Painting: Raphael’s “The School of Athens” (1511)
Over the past months, investors in European venture capital have started offering desks before they offer cheques.
In London, Balderton’s headquarters host pre-seed founders for six months at a time through a programme called Balderton Launched. In Copenhagen, byFounders runs The Shack, a non-equity residency for teams that may not yet have raised a round. These initiatives are not accelerators in the traditional sense. There is no theatrical demo day, no automatic investment at the end and, in most cases, no formal promise of capital at all.
For most of its history, venture capital functioned as an episodic encounter. Founders built in relative isolation, surfaced when they were ready, and investors attempted to compress years of behaviour into a handful of meetings. It was imperfect, but it suited a world in which early-stage capital was scarce and building a credible company required time, infrastructure and money.
That world no longer exists.
Between 2015 and the 2021 peak, annual European venture investment increased more than fivefold, surpassing $100bn. Even after the correction, the ecosystem contains far more seed funds than it did a decade ago. At the same time, the cost of building has fallen dramatically. Cloud infrastructure, open-source software and, more recently, AI tools have shortened the distance between idea and prototype. A small team can produce something technically impressive in weeks.
What has not changed is the distribution of outcomes. Venture returns remain governed by power laws. In most funds, one or two companies generate the majority of performance. The number of cheques has increased, the number of true outliers has not!
This is the context in which desks suddenly matter.

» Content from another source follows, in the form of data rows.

$ cat src/rtl/bus_arb_pkg.sv
// Shared types and tag constants for the I-cache/D-cache system-bus arbiter.
package bus_arb_pkg;

    typedef enum logic [1:0] {
        IDLE,
        ADDR,
        WDATA,
        RESP
    } arb_state_e;

    localparam logic       TAG_READ     = 1'b1;
    localparam logic       TAG_WRITE    = 1'b0;
    localparam logic [3:0] TAG_TYPE_MEM = 4'b0001;

    localparam logic [7:0] ID_IC = 8'h01;
    localparam logic [7:0] ID_DC = 8'h02;

    function automatic logic [12:0] make_tag(input logic rd, input logic [7:0] id);
        return {rd, TAG_TYPE_MEM, id};
    endfunction

endpackage

$ cat src/rtl/bus_rr_pick.sv
// Two-way winner select; bit 0 = I-cache, bit 1 = D-cache.
// BUS_ARB_DCACHE_PRIO_EN turns it into fixed D-cache priority.
module bus_rr_pick (
    input  logic       ic_valid_i,
    input  logic       dc_valid_i,
    input  logic       last_dc_i,
    output logic [1:0] grant_o
);

    always_comb begin
        grant_o = '0;
`ifdef BUS_ARB_DCACHE_PRIO_EN
        if (dc_valid_i) begin
            grant_o = 2'b10;
        end else if (ic_valid_i) begin
            grant_o = 2'b01;
        end
`else
        if (ic_valid_i && dc_valid_i) begin
            grant_o = last_dc_i ? 2'b01 : 2'b10;
        end else if (ic_valid_i) begin
            grant_o = 2'b01;
        end else if (dc_valid_i) begin
            grant_o = 2'b10;
        end
`endif
    end

`ifdef BUS_ARB_DCACHE_PRIO_EN
    logic unused_last;
    assign unused_last = last_dc_i;
`endif

endmodule

$ cat src/rtl/bus_arbiter.sv
// Shares the single system-bus port between I-cache and D-cache, one line transaction at a time.
// Define BUS_ARB_DCACHE_PRIO_EN for fixed D-cache priority instead of round-robin.
module bus_arbiter
    import bus_arb_pkg::*;
#(
    parameter int BUS_DATA_WIDTH = 64,
    parameter int BUS_TAG_WIDTH  = 13,
    parameter int LINE_BEATS     = 8
) (
    input  logic                                 clk,
    input  logic                                 reset,
    input  logic                                 ic_req_valid,
    input  logic [63:0]                          ic_req_addr,
    output logic                                 ic_req_ready,
    output logic                                 ic_rsp_valid,
    input  logic                                 dc_req_valid,
    input  logic                                 dc_req_write,
    input  logic [63:0]                          dc_req_addr,
    input  logic [LINE_BEATS*BUS_DATA_WIDTH-1:0] dc_req_wdata,
    output logic                                 dc_req_ready,
    output logic                                 dc_rsp_valid,
    output logic [BUS_DATA_WIDTH-1:0]            rsp_data,
    output logic                                 rsp_last,
    output logic                                 busy,
    output logic                                 bus_reqcyc,
    output logic [BUS_DATA_WIDTH-1:0]            bus_req,
    output logic [BUS_TAG_WIDTH-1:0]             bus_reqtag,
    output logic                                 bus_respack,
    input  logic                                 bus_reqack,
    input  logic                                 bus_respcyc,
    input  logic [BUS_DATA_WIDTH-1:0]            bus_resp,
    input  logic [BUS_TAG_WIDTH-1:0]             bus_resptag
);

    localparam int CNT_W = (LINE_BEATS > 1) ? $clog2(LINE_BEATS) : 1;
    localparam logic [CNT_W-1:0] CNT_LAST = CNT_W'(LINE_BEATS - 1);

    arb_state_e                                  state_q, state_d;
    logic [CNT_W-1:0]                            cnt_q, cnt_d;
    logic                                        owner_dc_q;
    logic                                        write_q;
    logic [57:0]                                 addr_q;
    logic [LINE_BEATS-1:0][BUS_DATA_WIDTH-1:0]   wdata_q;

    logic [1:0] grant;
    logic       accept;
    logic       last_dc;
    logic [7:0] id_w;
    logic       tag_hit;

    bus_rr_pick u_pick (
        .ic_valid_i (ic_req_valid),
        .dc_valid_i (dc_req_valid),
        .last_dc_i  (last_dc),
        .grant_o    (grant)
    );

    // Reset is folded in so no request is acknowledged while held in reset.
    assign accept  = (state_q == IDLE) && !reset && (|grant);
    assign id_w    = owner_dc_q ? ID_DC : ID_IC;
    assign tag_hit = bus_respcyc && (bus_resptag[7:0] == id_w);
    assign busy    = (state_q != IDLE);

`ifdef BUS_ARB_DCACHE_PRIO_EN
    assign last_dc = 1'b0;
`else
    logic last_dc_q, last_dc_d;

    assign last_dc   = last_dc_q;
    assign last_dc_d = accept ? grant[1] : last_dc_q;

    always_ff @(posedge clk or posedge reset) begin
        if (reset) begin
            last_dc_q <= 1'b1;
        end else begin
            last_dc_q <= last_dc_d;
        end
    end
`endif

    always_comb begin
        state_d      = state_q;
        cnt_d        = cnt_q;
        ic_req_ready = 1'b0;
        dc_req_ready = 1'b0;
        ic_rsp_valid = 1'b0;
        dc_rsp_valid = 1'b0;
        rsp_data     = '0;
        rsp_last     = 1'b0;
        bus_reqcyc   = 1'b0;
        bus_req      = '0;
        bus_reqtag   = '0;
        bus_respack  = 1'b0;
        case (state_q)
            IDLE: begin
                if (accept) begin
                    ic_req_ready = grant[0];
                    dc_req_ready = grant[1];
                    cnt_d        = '0;
                    state_d      = ADDR;
                end
            end
            ADDR: begin
                bus_reqcyc = 1'b1;
                bus_req    = BUS_DATA_WIDTH'({addr_q, 6'b0});
                bus_reqtag = BUS_TAG_WIDTH'(make_tag(write_q ? TAG_WRITE : TAG_READ, id_w));
                if (bus_reqack) begin
                    state_d = write_q ? WDATA : RESP;
                end
            end
            WDATA: begin
                bus_reqcyc = 1'b1;
                bus_req    = wdata_q[cnt_q];
                bus_reqtag = BUS_TAG_WIDTH'(make_tag(TAG_WRITE, id_w));
                cnt_d      = cnt_q + 1'b1;
                if (cnt_q == CNT_LAST) begin
                    state_d = IDLE;
                end
            end
            RESP: begin
                bus_respack = bus_respcyc;
                // Beats tagged for another requester are acked and dropped.
                if (tag_hit) begin
                    rsp_data     = bus_resp;
                    ic_rsp_valid = !owner_dc_q;
                    dc_rsp_valid = owner_dc_q;
                    cnt_d        = cnt_q + 1'b1;
                    if (cnt_q == CNT_LAST) begin
                        rsp_last = 1'b1;
                        state_d  = IDLE;
                    end
                end
            end
            default: state_d = IDLE;
        endcase
    end

    always_ff @(posedge clk or posedge reset) begin
        if (reset) begin
            state_q    <= IDLE;
            cnt_q      <= '0;
            owner_dc_q <= 1'b0;
            write_q    <= 1'b0;
            addr_q     <= '0;
            wdata_q    <= '0;
        end else begin
            state_q <= state_d;
            cnt_q   <= cnt_d;
            if (accept) begin
                owner_dc_q <= grant[1];
                write_q    <= grant[1] & dc_req_write;
                addr_q     <= grant[1] ? dc_req_addr[63:6] : ic_req_addr[63:6];
                wdata_q    <= dc_req_wdata;
            end
        end
    end

    logic unused_bits;
    assign unused_bits = ^{ic_req_addr[5:0], dc_req_addr[5:0], bus_resptag[BUS_TAG_WIDTH-1:8]};

endmodule
$ cat config.mk
export PLATFORM = sky130hd
export DESIGN_NAME = bus_arbiter
export DESIGN_NICKNAME = d
export VERILOG_FILES = /design/src/rtl/bus_arb_pkg.sv /design/src/rtl/bus_rr_pick.sv /design/src/rtl/bus_arbiter.sv
export SDC_FILE = /design/constraint.sdc
export NUM_CORES = 2
export LEC_CHECK = 0
export CAP_MARGIN = 20
export CORE_AREA = 2 2 335 337
export CTS_CLUSTER_SIZE = 25
export DETAILED_ROUTE_END_ITERATION = 8
export DIE_AREA = 0 0 337 339
export DONT_BUFFER_PORTS = 1
export PLACE_DENSITY = 0.45
export SLEW_MARGIN = 20
export SYNTH_ARGS = -nofsm -noshare
export SYNTH_HDL_FRONTEND = slang
export SYNTH_HIERARCHICAL = 1
export SYNTH_SLANG_ARGS = --single-unit
$ cat constraint.sdc
create_clock -name clk -period 37.9 [get_ports clk]
set_clock_uncertainty 0.1 [all_clocks]
set_input_delay 7.58 -clock clk [delete_from_list [all_inputs] [get_ports clk]]
set_output_delay 7.58 -clock clk [all_outputs]
set_load 0.01 [all_outputs]
==> results.py <==
metrics = {
    "power_and_ir_drop": {
        "finalPower_mw": 2.84,
        "power_leakage_nw": 12.8,
        "ir_worst_vdd_mv": 0.0432,
        "pwr_density_cell_nw_per_um2": 91.2,
    },
    "outcome": {
        "status": "finished, final reports clean",
    },
    "global_route": {
        "grt_pass1_vias": 18000,
        "antenna_found_initial": 115,
        "grt_use_total": 0.179,
        "grt_pass1_wl_um": 143000,
        "overflow": 0,
        "grt_max_degree": 142,
    },
    "sta": {
        "final_hold_viol_count": 0,
        "rsz0062_at_grt": "false",
        "slew-limit-headroom": 0.233,
        "worst_pin_slew_ps": 1140,
        "max_freq_mhz": 57.9,
        "period_share": 0.456,
        "min_period_ps": 17280,
        "fin_setup_tns_ps": 0,
        "timing.final.max_slew_violations": 0,
        "finalSetupViolations": 0,
    },
    "routing": {
        "vias": 17000,
        "drt-pass1-iter-count": 5,
        "wl_um": 105000,
        "dr.first_iter.drc_count": 1017,
        "highest_layer": "met5",
        "met3WireLength_um": 9560,
        "met1_length_um": 45400,
        "wl_per_cell_um": 29.5,
        "viasPerCell": 4.79,
        "ant_nets": 0,
        "dr_wl_met2_um": 47000,
        "drc": 0,
    },
    "setup_path": {
        "slowest_stage": "nor4b_1",
        "path_max_fanout": 67,
        "endpoint_kind": "output pin",
        "r2r_end": "wdata_q[261]",
        "cpPeakStageDelay_ps": 940,
        "worst-setup-path-type": "in2out",
        "r2r_slack_ps": 31860,
        "worstPathCellList": "nor4b_1, o211a_1, buf_4, nor2b_1",
        "reg2reg_from": "last_dc",
        "r2r_cells": 9,
        "cp-start-kind": "input pin",
        "cp.arrival_ps": 9600,
        "cp-endpoint": "ic_rsp_valid",
        "crit_required_ps": 30220,
        "cp-startpoint": "bus_resptag[2]",
    },
    "final_layout": {
        "drive_gt1_frac": 0.329,
        "num-fill-cells": 11200,
        "syn2layout_area_growth_pct": 13.4,
        "nets": 2658,
    },
    "logic_synthesis": {
        "synth_seq_cells": 578,
        "avgSynthCellArea_um2": 13.9,
        "synth_area_leaders": "dfrtp_1 (53%), mux2_2 (17%), mux2_1 (8.3%), mux4_2 (5.8%), mux2i_1 (2.4%)",
        "ys_types": 39,
        "synthFlopType": "dfrtp_1",
        "netlist_area_um2": 27500,
        "synth.largest_area_cell": "dfrtp_1",
        "yosys.area.top_type_share": 0.526,
        "synth_edf_count": 0,
        "syn-instance-count": 1973,
        "yosysWarnings": 6,
        "async_flop_share": 1.00,
        "synth_seq_area_share": 0.527,
    },
    "floorplan": {
        "die-area_um2": 114000,
        "die_h_um": 339,
        "coreArea_um2": 110000,
        "die_x_um": 337,
        "rows": 122,
        "start_util": 0.249,
        "ioPinCount": 873,
    },
    "clocking": {
        "cts-htree-levels": 3,
        "cts_tree": "built",
        "cts_setup_buffers": 0,
        "hold_buffers": 0,
        "cts-resized-gates": 0,
        "clk_pin_slew_ps": 50,
        "cts_sinks": 578,
        "cts_buffer_depth": 3,
        "cts_made_buffers": 72,
        "worstSkewPairLatency_ps": 620,
        "root_buffer": "clkbuf_16",
    },
    "placed_design": {
        "routabilityCongestion": 1.13,
        "hpwl_um": 79300,
        "io_buffers": 0,
    },
    "job": {
        "cap_violations": 0,
    },
    "hold_path": {
        "hold_class": "reg2reg",
    },
}
[worst max-delay path, delay by kind of cell]
family	cells	cell delay, ps
AO/OA/AOI/OAI	1	270
buffers and inverters	1	450
AND/OR/NAND/NOR	2	1280
[cell families (layout without fill, tap and decap cells)]
logic type	after synthesis	in the layout	share of synthesized area
other	1	88	0.000137
flip-flops	578	578	0.527
buffers and inverters	164	166	0.0420
AO/OA/AOI/OAI	188	188	0.0434
adder cells (fa/ha/maj)	8	8	0.00364
AND/OR/NAND/NOR	269	269	0.0445
multiplexers	765	765	0.340
[how the worst min path moves through the flow]
stage,startpoint,end,slack (ps),cells past startpoint
2_1_floorplan,last_dc,last_dc,340,2
6_report,addr_q[51],addr_q[51],380,2
3_5_place_dp,addr_q[51],addr_q[51],370,2
3_3_place_gp,addr_q[30],addr_q[30],370,2
4_1_cts,addr_q[51],addr_q[51],380,2
5_1_grt,wdata_q[109],wdata_q[109],400,1
[report_power, final]
part	total (mW)	switching, mW	internal, mW
registers	1.11	0.183	0.931
logic	1.03	0.528	0.497
clock network	0.701	0.281	0.420
total	2.84	0.993	1.85
[cells in the mapped netlist, drive strengths merged, types with 8 or more instances]
cell	n
inv	9
mux2i	66
mux4	71
and2	68
o31ai	57
mux2	628
nand2	126
clkbuf	40
nor2	65
ha	8
buf	115
dfrtp	577
o21ai	59
o22ai	58
[layer usage]
layer,global-route usage,vias to the layer above
li1,-,7136
met1,0.234,8839
met5,0.0136,-
met3,0.0753,222
met2,0.271,762
met4,0.0432,58
[final cells by class]
cell class | count | area, µm² | share of cell area
timing repair buffer | 26 | 220 | 0.00707
antenna | 79 | 198 | 0.00635
sequential | 578 | 14500 | 0.465
tap | 1488 | 1860 | 0.0598
clock buffer | 107 | 2130 | 0.0685
clock inverter | 24 | 284 | 0.00912
inverter | 9 | 41.3 | 0.00133
multi-input combinational | 1239 | 11900 | 0.383
[state kept, by name, summed over array words and instances, names as in the netlist]
register / cells
wdata_q: 512
owner_dc_q: 1
last_dc: 1
write_q: 1
cnt_q: 3
addr_q: 58
state_q: 2
[stage by stage]
step,util,hold WS [ps],cells,instance area [µm²],setup WS [ps]
finish,0.282,376,3550,31200,20620
global route,0.281,401,3514,31100,20600
CTS,0.281,382,3471,31000,20770
detailed placement,0.259,370,3340,28500,20770
global placement,0.259,367,3340,28500,20800
floorplan,-,345,1981,27500,14030
[layout by cell type, fill, tap and decap left out, types with 18 or more instances in the layout]
| cell | synthesis | final |
|---|---|---|
| and2_1 | 68 | 67 |
| buf_4 | 46 | 24 |
| clkbuf_16 | 0 | 73 |
| clkbuf_8 | 0 | 18 |
| dfrtp_1 | 577 | 574 |
| diode_2 | 0 | 79 |
| mux2_1 | 202 | 202 |
| mux2_2 | 426 | 426 |
| mux2i_1 | 66 | 66 |
| mux4_2 | 71 | 71 |
| nand2_1 | 125 | 123 |
| nor2_1 | 65 | 65 |
| o21ai_0 | 59 | 58 |
| o22ai_1 | 58 | 58 |
| o31ai_1 | 57 | 55 |
Note: power is estimated with default switching activity, not from simulation.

If everyone can see the same polished demo, valuation becomes the battlefield. If, however, you meet a founder months before there is a demo, the competition shifts. You are no longer underwriting slides, you are observing judgement, stamina and taste. Who keeps refining their thinking when no one is watching? Who attracts strong collaborators without brand leverage? Who demonstrates a genuine understanding of a market rather than a passing familiarity with its jargon?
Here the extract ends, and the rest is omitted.